Understanding Row Numbering algorithm

abc123 · Post by **abc123** » Fri Dec 05, 2014 7:49 pm

I am posting in this thread because it totally relates to the original poster's topic.

I am using auto partitioning. The logic I have is:

InitialValue for stage variable svOne:
@PARTITIONNUM-(@NUMPARTITIONS-1)

svOne derivation: svOne + @NUMPARTITIONS
svOutputRow=svOne

This works perfectly every time no matter how many nodes I have in the config file. I tried with files of over 10000 rows and it works fine as well.

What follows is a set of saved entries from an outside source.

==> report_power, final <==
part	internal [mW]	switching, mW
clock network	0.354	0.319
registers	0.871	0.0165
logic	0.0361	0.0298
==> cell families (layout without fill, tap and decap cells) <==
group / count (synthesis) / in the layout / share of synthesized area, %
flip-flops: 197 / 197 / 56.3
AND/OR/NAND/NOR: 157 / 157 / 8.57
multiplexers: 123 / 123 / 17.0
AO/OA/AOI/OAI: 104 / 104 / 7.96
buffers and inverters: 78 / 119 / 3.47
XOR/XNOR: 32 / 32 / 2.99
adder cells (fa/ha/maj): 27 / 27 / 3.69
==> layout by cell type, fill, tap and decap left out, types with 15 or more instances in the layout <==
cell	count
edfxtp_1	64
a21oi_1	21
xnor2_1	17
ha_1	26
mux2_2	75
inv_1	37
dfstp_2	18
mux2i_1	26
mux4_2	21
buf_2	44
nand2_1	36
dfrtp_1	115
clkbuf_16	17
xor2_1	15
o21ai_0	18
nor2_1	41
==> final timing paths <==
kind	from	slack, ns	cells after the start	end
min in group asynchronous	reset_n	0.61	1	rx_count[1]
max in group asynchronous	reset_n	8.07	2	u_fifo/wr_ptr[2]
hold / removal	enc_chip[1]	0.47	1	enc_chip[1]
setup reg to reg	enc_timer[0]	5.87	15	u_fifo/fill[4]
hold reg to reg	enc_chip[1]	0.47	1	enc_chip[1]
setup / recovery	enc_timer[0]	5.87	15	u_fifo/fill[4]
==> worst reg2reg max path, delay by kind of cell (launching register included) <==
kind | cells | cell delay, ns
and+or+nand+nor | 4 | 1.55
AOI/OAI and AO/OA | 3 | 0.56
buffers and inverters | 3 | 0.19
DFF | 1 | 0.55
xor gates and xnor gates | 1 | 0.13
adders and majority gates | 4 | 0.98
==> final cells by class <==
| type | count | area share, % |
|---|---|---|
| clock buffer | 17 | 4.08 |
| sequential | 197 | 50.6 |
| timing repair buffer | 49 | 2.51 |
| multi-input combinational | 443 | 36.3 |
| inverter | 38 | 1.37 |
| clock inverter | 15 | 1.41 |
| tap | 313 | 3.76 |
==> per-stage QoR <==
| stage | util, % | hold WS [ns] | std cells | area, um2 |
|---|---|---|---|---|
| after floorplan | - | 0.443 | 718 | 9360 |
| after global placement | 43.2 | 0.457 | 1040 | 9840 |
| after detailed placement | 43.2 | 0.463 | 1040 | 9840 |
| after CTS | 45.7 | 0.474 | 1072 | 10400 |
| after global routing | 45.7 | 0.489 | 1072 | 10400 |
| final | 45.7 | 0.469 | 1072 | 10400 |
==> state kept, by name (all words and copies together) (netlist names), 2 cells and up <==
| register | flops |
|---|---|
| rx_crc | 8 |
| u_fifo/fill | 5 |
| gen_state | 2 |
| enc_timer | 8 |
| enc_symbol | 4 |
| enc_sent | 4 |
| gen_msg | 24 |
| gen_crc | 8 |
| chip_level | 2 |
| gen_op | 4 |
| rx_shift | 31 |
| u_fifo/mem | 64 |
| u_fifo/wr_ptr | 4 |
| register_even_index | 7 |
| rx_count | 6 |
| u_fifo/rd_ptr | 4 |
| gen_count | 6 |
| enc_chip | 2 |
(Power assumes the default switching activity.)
$ cat src/ptp_timer.sv
// Purpose: 8-bit prescaled period timer with AXI4-Lite registers
// Assumes: aclk is the oscillator clock; instruction rate is a quarter of it
// Notes:   registers are 8 bits in the low byte of each word
//
// The AXI4-Lite register port and the placing of the registers were chosen for this implementation.
`timescale 1ns/10ps
module ptp_timer (
    input  wire logic                        aclk,
    input  wire logic                        aresetn,
    input  wire logic [ptp_pkg::ADDR_W-1:0]  s_axi_awaddr,
    input  wire logic                        s_axi_awvalid,
    output logic                             s_axi_awready,
    input  wire logic [ptp_pkg::DATA_W-1:0]  s_axi_wdata,
    input  wire logic [3:0]                  s_axi_wstrb,
    input  wire logic                        s_axi_wvalid,
    output logic                             s_axi_wready,
    output logic [1:0]                       s_axi_bresp,
    output logic                             s_axi_bvalid,
    input  wire logic                        s_axi_bready,
    input  wire logic [ptp_pkg::ADDR_W-1:0]  s_axi_araddr,
    input  wire logic                        s_axi_arvalid,
    output logic                             s_axi_arready,
    output logic [ptp_pkg::DATA_W-1:0]       s_axi_rdata,
    output logic [1:0]                       s_axi_rresp,
    output logic                             s_axi_rvalid,
    input  wire logic                        s_axi_rready,
    output logic                             pwm_time_base,
    output logic                             serial_shift_clk,
    output logic                             irq_req,
    output logic                             irq_priority
);
    localparam int RW = ptp_pkg::REG_W;

    function automatic ptp_pkg::ptp_reg_e decode(input logic [ptp_pkg::ADDR_W-1:0] addr);
        case (addr)
            ptp_pkg::OFF_CTRL:    decode = ptp_pkg::REG_CTRL;
            ptp_pkg::OFF_COUNT:   decode = ptp_pkg::REG_COUNT;
            ptp_pkg::OFF_LIMIT:   decode = ptp_pkg::REG_LIMIT;
            ptp_pkg::OFF_FLAGS:   decode = ptp_pkg::REG_FLAGS;
            ptp_pkg::OFF_ENABLES: decode = ptp_pkg::REG_ENABLES;
            ptp_pkg::OFF_PRIOS:   decode = ptp_pkg::REG_PRIOS;
            default:              decode = ptp_pkg::REG_NONE;
        endcase
    endfunction

    // bus state
    logic                       aw_full;
    logic                       next_aw_full;
    logic [ptp_pkg::ADDR_W-1:0] aw_addr;
    logic [ptp_pkg::ADDR_W-1:0] next_aw_addr;
    logic                       w_full;
    logic                       next_w_full;
    logic [RW-1:0]              w_data;
    logic [RW-1:0]              next_w_data;
    logic                       w_lane;
    logic                       next_w_lane;
    logic                       next_awready;
    logic                       next_wready;
    logic [1:0]                 next_bresp;
    logic                       next_bvalid;
    logic                       next_arready;
    logic [ptp_pkg::DATA_W-1:0] next_rdata;
    logic [1:0]                 next_rresp;
    logic                       next_rvalid;

    // timer state
    ptp_pkg::ptp_ctrl_s         ctrl;
    ptp_pkg::ptp_ctrl_s         next_ctrl;
    logic [RW-1:0]              count;
    logic [RW-1:0]              next_count;
    logic [RW-1:0]              limit;
    logic [RW-1:0]              next_limit;
    logic                       flag;
    logic                       next_flag;
    logic                       enable;
    logic                       next_enable;
    logic                       prio;
    logic                       next_prio;
    logic                       next_pwm;
    logic                       next_shift;
    logic                       next_irq;

    // decoded strobes
    logic                       wr_go;
    logic                       wr_en;
    ptp_pkg::ptp_reg_e          wr_reg;
    ptp_pkg::ptp_reg_e          rd_reg;
    logic                       scaler_clear;
    logic                       tick;
    logic                       hit;
    logic                       post_evt;

    ptp_prescaler u_pre (
        .aclk    (aclk),
        .aresetn (aresetn),
        .run     (ctrl.run),
        .select  (ctrl.prescale),
        .clear   (scaler_clear),
        .tick    (tick)
    );

    ptp_postscaler u_post (
        .aclk      (aclk),
        .aresetn   (aresetn),
        .match     (hit),
        .ratio     (ctrl.postscale),
        .clear     (scaler_clear),
        .event_out (post_evt)
    );

    // write channel: address and data taken in either order
    always_comb begin
        next_aw_full = aw_full;
        next_aw_addr = aw_addr;
        next_w_full  = w_full;
        next_w_data  = w_data;
        next_w_lane  = w_lane;
        next_bvalid  = s_axi_bvalid;
        next_bresp   = s_axi_bresp;
        wr_go        = aw_full && w_full && !s_axi_bvalid;
        wr_reg       = decode(aw_addr);
        wr_en        = wr_go && w_lane;
        if (s_axi_awvalid && s_axi_awready) begin
            next_aw_full = 1'b1;
            next_aw_addr = s_axi_awaddr;
        end
        if (s_axi_wvalid && s_axi_wready) begin
            next_w_full = 1'b1;
            next_w_data = s_axi_wdata[RW-1:0];
            next_w_lane = s_axi_wstrb[0];
        end
        if (s_axi_bvalid && s_axi_bready) begin
            next_bvalid = 1'b0;
        end
        if (wr_go) begin
            next_aw_full = 1'b0;
            next_w_full  = 1'b0;
            next_bvalid  = 1'b1;
            next_bresp   = (wr_reg == ptp_pkg::REG_NONE) ?
                           ptp_pkg::RESP_SLVERR : ptp_pkg::RESP_OKAY;
        end
        next_awready = !next_aw_full;
        next_wready  = !next_w_full;
    end

    // read channel: one outstanding read
    always_comb begin
        next_rvalid = s_axi_rvalid;
        next_rdata  = s_axi_rdata;
        next_rresp  = s_axi_rresp;
        rd_reg      = decode(s_axi_araddr);
        if (s_axi_rvalid && s_axi_rready) begin
            next_rvalid = 1'b0;
        end
        if (s_axi_arvalid && s_axi_arready) begin
            next_rvalid = 1'b1;
            next_rresp  = ptp_pkg::RESP_OKAY;
            next_rdata  = '0;
            case (rd_reg)
                ptp_pkg::REG_CTRL: begin
                    next_rdata[RW-1:0] = {1'b0, ctrl[RW-2:0]};
                end
                ptp_pkg::REG_COUNT: begin
                    next_rdata[RW-1:0] = count;
                end
                ptp_pkg::REG_LIMIT: begin
                    next_rdata[RW-1:0] = limit;
                end
                ptp_pkg::REG_FLAGS: begin
                    next_rdata[ptp_pkg::MATCH_BIT] = flag;
                end
                ptp_pkg::REG_ENABLES: begin
                    next_rdata[ptp_pkg::MATCH_BIT] = enable;
                end
                ptp_pkg::REG_PRIOS: begin
                    next_rdata[ptp_pkg::MATCH_BIT] = prio;
                end
                default: begin
                    next_rresp = ptp_pkg::RESP_SLVERR;
                end
            endcase
        end
        next_arready = !next_rvalid;
    end

    // timer core
    always_comb begin
        next_ctrl   = ctrl;
        next_limit  = limit;
        next_enable = enable;
        next_prio   = prio;
        next_count  = count;
        next_flag   = flag;
        next_shift  = serial_shift_clk;
        scaler_clear = wr_en && (wr_reg == ptp_pkg::REG_CTRL || wr_reg == ptp_pkg::REG_COUNT);
        hit = tick && !scaler_clear && (count == limit);
        next_pwm = hit;
        if (hit) begin
            next_shift = !serial_shift_clk;
        end
        if (wr_en && wr_reg == ptp_pkg::REG_CTRL) begin
            next_ctrl = ptp_pkg::ptp_ctrl_s'(w_data);
            next_ctrl.unused = 1'b0;
        end
        if (wr_en && wr_reg == ptp_pkg::REG_LIMIT) begin
            next_limit = w_data;
        end
        if (wr_en && wr_reg == ptp_pkg::REG_ENABLES) begin
            next_enable = w_data[ptp_pkg::MATCH_BIT];
        end
        if (wr_en && wr_reg == ptp_pkg::REG_PRIOS) begin
            next_prio = w_data[ptp_pkg::MATCH_BIT];
        end
        if (wr_en && wr_reg == ptp_pkg::REG_COUNT) begin
            next_count = w_data;
        end else if (hit) begin
            next_count = ptp_pkg::ZERO_BYTE;
        end else if (tick) begin
            next_count = count + ptp_pkg::COUNT_STEP;
        end
        if (wr_en && wr_reg == ptp_pkg::REG_FLAGS) begin
            next_flag = w_data[ptp_pkg::MATCH_BIT];
        end
        if (post_evt) begin
            next_flag = 1'b1;
        end
        next_irq = next_flag && next_enable;
    end

    always_ff @(posedge aclk) begin
        if (!aresetn) begin
            aw_full       <= 1'b0;
            aw_addr       <= '0;
            w_full        <= 1'b0;
            w_data        <= '0;
            w_lane        <= 1'b0;
            s_axi_awready <= 1'b0;
            s_axi_wready  <= 1'b0;
            s_axi_bresp   <= ptp_pkg::RESP_OKAY;
            s_axi_bvalid  <= 1'b0;
            s_axi_arready <= 1'b0;
            s_axi_rdata   <= '0;
            s_axi_rresp   <= ptp_pkg::RESP_OKAY;
            s_axi_rvalid  <= 1'b0;
        end else begin
            aw_full       <= next_aw_full;
            aw_addr       <= next_aw_addr;
            w_full        <= next_w_full;
            w_data        <= next_w_data;
            w_lane        <= next_w_lane;
            s_axi_awready <= next_awready;
            s_axi_wready  <= next_wready;
            s_axi_bresp   <= next_bresp;
            s_axi_bvalid  <= next_bvalid;
            s_axi_arready <= next_arready;
            s_axi_rdata   <= next_rdata;
            s_axi_rresp   <= next_rresp;
            s_axi_rvalid  <= next_rvalid;
        end
    end

    always_ff @(posedge aclk) begin
        if (!aresetn) begin
            ctrl             <= ptp_pkg::ptp_ctrl_s'(ptp_pkg::CTRL_RST);
            count            <= ptp_pkg::COUNT_RST;
            limit            <= ptp_pkg::LIMIT_RST;
            flag             <= 1'b0;
            enable           <= 1'b0;
            prio             <= 1'b0;
            pwm_time_base    <= 1'b0;
            serial_shift_clk <= 1'b0;
            irq_req          <= 1'b0;
            irq_priority     <= 1'b0;
        end else begin
            ctrl             <= next_ctrl;
            count            <= next_count;
            limit            <= next_limit;
            flag             <= next_flag;
            enable           <= next_enable;
            prio             <= next_prio;
            pwm_time_base    <= next_pwm;
            serial_shift_clk <= next_shift;
            irq_req          <= next_irq;
            irq_priority     <= next_prio;
        end
    end
endmodule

My problem is, I am not sure I understand the logic. I tried to use peek stage to get system variable values out. For example, for svOutputRow of 14, I have these values: NUMPARTITIONS=4, PARTITIONNUM=1, InitialValue of svOne: -2
The final value should be: -2 + 4 = 2 unless InitialValue is being calculated only once per node and only "svOne + @NUMPARTITIONS" is being executed in which case the values would come out right.

Any thoughts?

chulett · Post by **chulett** » Fri Dec 05, 2014 8:18 pm

Ha! It "totally relates" to a ton of other posts on this subject, so off you go to one of your own! Now you are master of your own fate.

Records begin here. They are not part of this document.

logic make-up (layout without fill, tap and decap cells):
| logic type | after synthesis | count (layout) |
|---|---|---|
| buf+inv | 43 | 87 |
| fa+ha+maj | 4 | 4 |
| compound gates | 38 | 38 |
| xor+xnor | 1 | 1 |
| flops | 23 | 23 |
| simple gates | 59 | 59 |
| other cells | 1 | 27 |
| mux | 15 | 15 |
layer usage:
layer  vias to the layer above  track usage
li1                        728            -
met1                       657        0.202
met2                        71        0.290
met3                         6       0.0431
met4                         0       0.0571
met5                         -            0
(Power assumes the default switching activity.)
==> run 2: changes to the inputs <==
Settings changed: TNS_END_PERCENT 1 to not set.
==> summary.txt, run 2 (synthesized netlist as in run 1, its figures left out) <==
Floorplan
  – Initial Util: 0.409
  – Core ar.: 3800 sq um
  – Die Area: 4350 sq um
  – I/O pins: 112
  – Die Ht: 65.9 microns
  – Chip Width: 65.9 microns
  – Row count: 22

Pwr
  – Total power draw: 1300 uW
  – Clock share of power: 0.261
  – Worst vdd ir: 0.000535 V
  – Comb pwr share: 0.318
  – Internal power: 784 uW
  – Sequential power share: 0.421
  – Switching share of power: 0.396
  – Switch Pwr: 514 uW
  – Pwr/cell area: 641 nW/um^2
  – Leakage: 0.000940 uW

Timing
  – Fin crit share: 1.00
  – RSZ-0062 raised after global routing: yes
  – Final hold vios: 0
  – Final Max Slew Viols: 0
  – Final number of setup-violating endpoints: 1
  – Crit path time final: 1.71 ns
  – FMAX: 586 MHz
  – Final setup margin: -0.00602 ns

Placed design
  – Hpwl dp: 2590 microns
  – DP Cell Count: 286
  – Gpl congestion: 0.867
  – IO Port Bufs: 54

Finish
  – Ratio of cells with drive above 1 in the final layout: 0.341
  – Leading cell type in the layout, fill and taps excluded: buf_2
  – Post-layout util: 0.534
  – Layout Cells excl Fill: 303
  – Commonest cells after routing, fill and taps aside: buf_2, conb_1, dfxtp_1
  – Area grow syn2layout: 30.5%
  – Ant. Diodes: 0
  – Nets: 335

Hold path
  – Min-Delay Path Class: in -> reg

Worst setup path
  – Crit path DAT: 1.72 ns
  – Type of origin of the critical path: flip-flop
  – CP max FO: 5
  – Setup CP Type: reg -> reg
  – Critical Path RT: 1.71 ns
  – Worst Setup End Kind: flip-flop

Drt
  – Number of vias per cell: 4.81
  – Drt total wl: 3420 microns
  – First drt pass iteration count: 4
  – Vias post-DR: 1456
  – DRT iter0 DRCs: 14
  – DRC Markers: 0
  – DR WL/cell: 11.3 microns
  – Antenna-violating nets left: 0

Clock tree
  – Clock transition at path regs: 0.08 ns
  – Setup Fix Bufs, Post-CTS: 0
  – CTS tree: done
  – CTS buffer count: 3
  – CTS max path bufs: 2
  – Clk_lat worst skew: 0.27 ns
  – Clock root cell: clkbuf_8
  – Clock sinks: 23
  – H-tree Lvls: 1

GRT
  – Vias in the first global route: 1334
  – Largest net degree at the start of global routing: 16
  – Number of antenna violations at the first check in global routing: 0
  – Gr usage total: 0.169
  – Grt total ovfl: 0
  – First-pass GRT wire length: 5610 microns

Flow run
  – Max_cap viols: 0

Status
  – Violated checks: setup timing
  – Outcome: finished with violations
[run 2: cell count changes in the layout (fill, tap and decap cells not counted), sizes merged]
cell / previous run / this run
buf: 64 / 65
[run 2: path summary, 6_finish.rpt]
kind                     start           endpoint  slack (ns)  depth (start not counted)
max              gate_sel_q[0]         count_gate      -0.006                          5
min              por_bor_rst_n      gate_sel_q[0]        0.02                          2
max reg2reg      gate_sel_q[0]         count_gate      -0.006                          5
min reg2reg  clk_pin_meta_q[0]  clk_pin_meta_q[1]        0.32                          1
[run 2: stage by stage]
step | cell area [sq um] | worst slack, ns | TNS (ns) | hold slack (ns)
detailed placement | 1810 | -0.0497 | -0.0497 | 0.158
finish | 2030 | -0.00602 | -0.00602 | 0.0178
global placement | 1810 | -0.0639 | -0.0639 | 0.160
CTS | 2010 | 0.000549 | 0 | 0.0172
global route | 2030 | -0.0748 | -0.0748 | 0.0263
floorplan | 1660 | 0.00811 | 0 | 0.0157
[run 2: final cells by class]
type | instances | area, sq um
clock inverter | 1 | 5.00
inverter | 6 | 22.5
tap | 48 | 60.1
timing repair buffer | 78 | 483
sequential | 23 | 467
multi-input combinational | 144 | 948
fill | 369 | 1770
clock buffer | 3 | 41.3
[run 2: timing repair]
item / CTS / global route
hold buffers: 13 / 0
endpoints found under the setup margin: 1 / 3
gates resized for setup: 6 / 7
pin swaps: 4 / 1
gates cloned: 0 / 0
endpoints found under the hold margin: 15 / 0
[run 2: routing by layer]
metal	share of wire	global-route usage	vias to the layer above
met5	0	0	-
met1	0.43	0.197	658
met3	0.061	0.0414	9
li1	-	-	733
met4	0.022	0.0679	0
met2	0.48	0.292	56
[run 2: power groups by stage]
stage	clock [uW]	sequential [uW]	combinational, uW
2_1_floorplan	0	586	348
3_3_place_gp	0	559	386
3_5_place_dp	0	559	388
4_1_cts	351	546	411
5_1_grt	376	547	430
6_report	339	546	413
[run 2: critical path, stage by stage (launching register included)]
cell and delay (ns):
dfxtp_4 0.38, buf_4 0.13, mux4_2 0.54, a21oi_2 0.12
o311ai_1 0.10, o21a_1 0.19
$ cat config.mk
export PLATFORM = sky130hd
export DESIGN_NAME = watchdog_unit
export DESIGN_NICKNAME = d
export VERILOG_FILES = /design/src/watchdog_unit_pkg.sv /design/src/watchdog_unit.sv
export VERILOG_INCLUDE_DIRS = /design/src
export SDC_FILE = /design/constraint.sdc
export NUM_CORES = 1
export LEC_CHECK = 0
export BUFFER_PORTS_ARGS = -buffer_cell sky130_fd_sc_hd__buf_2
export CELL_PAD_IN_SITES_DETAIL_PLACEMENT = 1
export CELL_PAD_IN_SITES_GLOBAL_PLACEMENT = 1
export CORE_MARGIN = 3
export CORE_UTILIZATION = 40
export DETAILED_ROUTE_END_ITERATION = 6
export PLACE_DENSITY_LB_ADDON = 0.1
export SYNTH_ARGS = -nofsm -noshare
export SYNTH_HDL_FRONTEND = slang
export SYNTH_SLANG_ARGS = --single-unit
$ cat constraint.sdc
create_clock -name mclk -period 2.03 [get_ports mclk]
set_clock_uncertainty 0.05 [all_clocks]
set_input_delay 0.1015 -clock mclk [delete_from_list [all_inputs] [get_ports mclk]]
set_output_delay 0.1015 -clock mclk [all_outputs]
set_load 0.02 [all_outputs]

qt_ky · Post by **qt_ky** » Fri Dec 05, 2014 9:30 pm

Each stage variable's initial value is set only once per node, before any derivations take place.

abc123 · Post by **abc123** » Sat Dec 06, 2014 4:45 am

This works perfectly but according to Ray's post in the linked topic it should not. Here is Ray's excerpt:

"Unless you can guarantee absolutely even distribution you will always see holes in the sequence. The only way that you can guarantee absolutely even distribution is (a) to specify Round Robin as the partitioning algorithm and (b) to have a number of rows that is an exact multiple of the number of partitions."

I am not doing either: (a) I am doing auto partitioning (b) My number of rows is not an exact multiple of number of partitions.

qt_ky · Post by **qt_ky** » Sat Dec 06, 2014 6:57 am

Are you saying it is working perfectly (congratulations) and you are perhaps trying to break it and wondering why it won't break?

"Auto" is not its own separate type of partitioning; it will automatically choose a type of partitioning. Maybe it chose round robin in your job. Have you checked to see what it automatically chose?

If you ran the job on 10000 rows and 4 nodes, that is a multiple of 4. If you ran the job on 9999 rows or 9997 rows, there is still a chance the sequence would be in good order with no gaps.

abc123 · Post by **abc123** » Sat Dec 06, 2014 1:05 pm

I know that Auto can pick Round Robin but it is working every single time for years. I have had plenty of odd number of rows situations and it works all the time.

I am not trying to break it. I am just trying to understand why it is working when the number of rows is not an exact multiple of number of partitions.

battaliou · Post by **battaliou** » Wed Jun 24, 2015 2:59 pm

Could it be that you are running on one node, or the transformer is set to run sequentially?